By the way, if you’re interested in the history and theory behind this idea, there is a fascinating paper available called “The Ancient Roots of Modern Financial Innovation: The Early History of Regulatory Arbitrage.” It is from the law school at the University of Pennsylvania, and can be found at //papers.ssrn.com/sol3/papers.cfm?abstract_id=555972. This paper describes business arrangements throughout history, beginning thousands of years ago, that were based on concepts almost identical to put-call parity. The Chicago Board Options Exchange wasn’t around then, of course. But the financial engineering used in these past eras was every bit as ingenious as it is today. The author’s point of view concerns what he calls “regulatory arbitrage.” This is using transactions with different forms, but the same substance, as a prohibited transaction to accomplish the same result. His focus is on past practices used to enable deals that were desired by both parties, but that were prohibited by legal or social rules. It’s an idea that has no doubt existed as long as there have been both deals and rules. If there’s economic advantage to be gained, humans are endlessly inventive about getting around any pesky rules. The same dodge used two thousand years ago to skirt usury laws, lives again today as a way for mortgage lenders to circumvent borrower protection laws. Fascinating reading, both for the history and for the insight into options.
In the present case, here’s how this equivalency works.
For use in this discussion, here are some actual put and call prices (all prices are the mid-point between the bid and ask prices) as of the close on April 8, 2014:
Let’s focus first on the far-out December, 2015 options. These would provide long-term protection. They are also high enough in price and far enough out in the future that they show us some things about put-call parity that otherwise can be obscure.
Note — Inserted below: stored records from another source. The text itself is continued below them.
$ cat config.mk
export PLATFORM = sky130hd
export DESIGN_NAME = qlsf_arith
export DESIGN_NICKNAME = d
export VERILOG_FILES = /design/src/hdl/qlsf_pkg.sv /design/src/hdl/qlsf_arith.sv
export SDC_FILE = /design/constraint.sdc
export NUM_CORES = 2
export LEC_CHECK = 0
export ABC_AREA = 1
export BUFFER_PORTS_ARGS = -buffer_cell sky130_fd_sc_hd__buf_2
export CAP_MARGIN = 10
export CORE_MARGIN = 2
export CORE_UTILIZATION = 35
export DETAILED_ROUTE_END_ITERATION = 7
export PLACE_DENSITY = 0.61
export SLEW_MARGIN = 20
export SYNTH_ARGS = -nofsm -noshare
export SYNTH_HDL_FRONTEND = slang
export SYNTH_SLANG_ARGS = --single-unit
$ cat constraint.sdc
create_clock -name clk -period 14.52 [get_ports clk]
set_input_delay 0 -clock clk [delete_from_list [all_inputs] [get_ports clk]]
set_output_delay 0 -clock clk [all_outputs]
set_load 0.005 [all_outputs]
$ cat src/hdl/qlsf_pkg.sv
// ----------------------------------------------------------------------------
// qlsf_pkg
// types, constants and arithmetic helpers for the quadratic fit core
// ----------------------------------------------------------------------------
`default_nettype none
package qlsf_pkg;
  localparam int InputBits   = 16;
  localparam int InFrac      = InputBits - 4;
  localparam int AccFrac     = 40;
  localparam int EpsBits     = 41;
  localparam logic [63:0] MaxPos = 64'h7fff_ffff_ffff_ffff;
  localparam logic [63:0] MaxNeg = 64'h8000_0000_0000_0000;

  typedef struct packed {
    logic signed [InputBits-1:0] x_sample;
    logic signed [InputBits-1:0] y_sample;
    logic                        last;
  } in_item_t;

  typedef struct packed {
    logic signed [63:0] beta_const;
    logic signed [63:0] beta_linear;
    logic signed [63:0] beta_square;
    logic               fit_status;
  } out_item_t;

  typedef enum logic [1:0] {
    OP_MUL = 2'd0,
    OP_DIV = 2'd1
  } arith_op_t;

  typedef struct packed {
    logic      start;
    arith_op_t op;
  } arith_ctl_t;

  function automatic logic [63:0] mag64(input logic [63:0] v);
    mag64 = v[63] ? (~v + 64'd1) : v;
  endfunction

  function automatic logic [63:0] sat_add(input logic [63:0] a, input logic [63:0] b);
    logic [63:0] s;
    s = a + b;
    if (a[63] == b[63] && s[63] != a[63]) sat_add = a[63] ? MaxNeg : MaxPos;
    else sat_add = s;
  endfunction

  function automatic logic [63:0] sat_sub(input logic [63:0] a, input logic [63:0] b);
    logic [63:0] s;
    s = a - b;
    if (a[63] != b[63] && s[63] != a[63]) sat_sub = a[63] ? MaxNeg : MaxPos;
    else sat_sub = s;
  endfunction
endpackage
`default_nettype wire

$ cat src/hdl/qlsf_arith.sv
// ----------------------------------------------------------------------------
// qlsf_arith
// shared multi-cycle multiply (32x32 partial products) and bit-serial divide
// ----------------------------------------------------------------------------
`default_nettype none
module qlsf_arith (
  input  wire logic                 clk,
  input  wire logic                 rst,
  input  wire qlsf_pkg::arith_ctl_t ctl,
  input  wire logic [63:0]          a,
  input  wire logic [63:0]          b,
  output logic                      done,
  output logic [63:0]               result
);
  import qlsf_pkg::*;

  logic [63:0]  ua, ub;
  logic         neg;
  logic         busy;
  arith_op_t    op;
  logic [6:0]   step;
  logic [127:0] prod;
  logic [63:0]  rem, nlo, quo;
  logic         ovf;

  logic [31:0]  pa, pb;
  logic [63:0]  pp;
  logic [127:0] pp_sh;
  logic [64:0]  rem_sh;
  logic         sub_ok;
  logic [127:0] sprod;
  logic [63:0]  rhi, rlo;

  // partial product select over four steps
  always_comb begin
    pa = step[0] ? ua[63:32] : ua[31:0];
    pb = step[1] ? ub[63:32] : ub[31:0];
    pp = {32'd0, pa} * {32'd0, pb};
    pp_sh = {64'd0, pp} << ({5'd0, step[0]} * 7'd32 + {5'd0, step[1]} * 7'd32);
    rem_sh = {rem, nlo[63]};
    sub_ok = rem_sh >= {1'b0, ub};
  end

  always_comb begin
    sprod = neg ? (~prod + 128'd1) : prod;
    rhi = 64'($signed(sprod) >>> (AccFrac + 64));
    rlo = sprod[AccFrac +: 64];
  end

  always_ff @(posedge clk) begin
    if (rst) begin
      busy <= 1'b0;
      done <= 1'b0;
    end else begin
      done <= 1'b0;
      if (ctl.start) begin
        busy <= 1'b1;
        op   <= ctl.op;
        ua   <= mag64(a);
        ub   <= mag64(b);
        neg  <= a[63] ^ b[63];
        step <= '0;
        prod <= '0;
        rem  <= mag64(a) >> (64 - AccFrac);
        nlo  <= mag64(a) << AccFrac;
        quo  <= '0;
        ovf  <= (mag64(b) == 64'd0) || ((mag64(a) >> (64 - AccFrac)) >= mag64(b));
      end else if (busy) begin
        if (op == OP_MUL) begin
          if (step == 7'd4) begin
            busy <= 1'b0;
            done <= 1'b1;
            if (sprod[127] ? (rhi != '1 || !rlo[63]) : (rhi != '0 || rlo[63]))
              result <= sprod[127] ? MaxNeg : MaxPos;
            else result <= rlo;
          end else begin
            prod <= prod + pp_sh;
            step <= step + 7'd1;
          end
        end else begin
          if (step == 7'd64) begin
            busy <= 1'b0;
            done <= 1'b1;
            if (ovf) result <= neg ? MaxNeg : MaxPos;
            else if (neg) result <= quo[63] ? MaxNeg : (~quo + 64'd1);
            else result <= quo[63] ? MaxPos : quo;
          end else begin
            rem  <= sub_ok ? 64'(rem_sh - {1'b0, ub}) : rem_sh[63:0];
            quo  <= {quo[62:0], sub_ok};
            nlo  <= {nlo[62:0], 1'b0};
            step <= step + 7'd1;
          end
        end
      end
    end
  end
endmodule
`default_nettype wire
One way to protect ourselves from a crash would be to buy the December 2015 185 puts. At $17.76, they would cost 9.6% of the SPY’s value of $185.10, for 619 days of protection. This works out to about 5.7% per year. There is no way we could lose more than this. Our upside is unlimited. However, our effective cost of the SPY is higher than without the insurance. If we held these puts for the full term of 623 days, SPY would have to return that $17.76 cost to make the whole position profitable. That is a pretty strong headwind, although not out of line with recent years’ performance.
If we are willing to self-insure for the first 10+% of a drop, and wish only to insure against an even larger drop, than the December 2015 165 puts, at $10.13 provide catastrophic coverage at an annual cost of about 3.2%.
Note that if we have a reasonably diversified portfolio of stocks and stock-based ETFs, we could use SPY to represent our entire equity holdings when buying puts. This will simplify things. If there truly is a crash, all equities will be dragged down and SPY will be representative.
Now let’s compare the protective put strategy to the alternative of selling our stock positions now and using calls for our upside exposure.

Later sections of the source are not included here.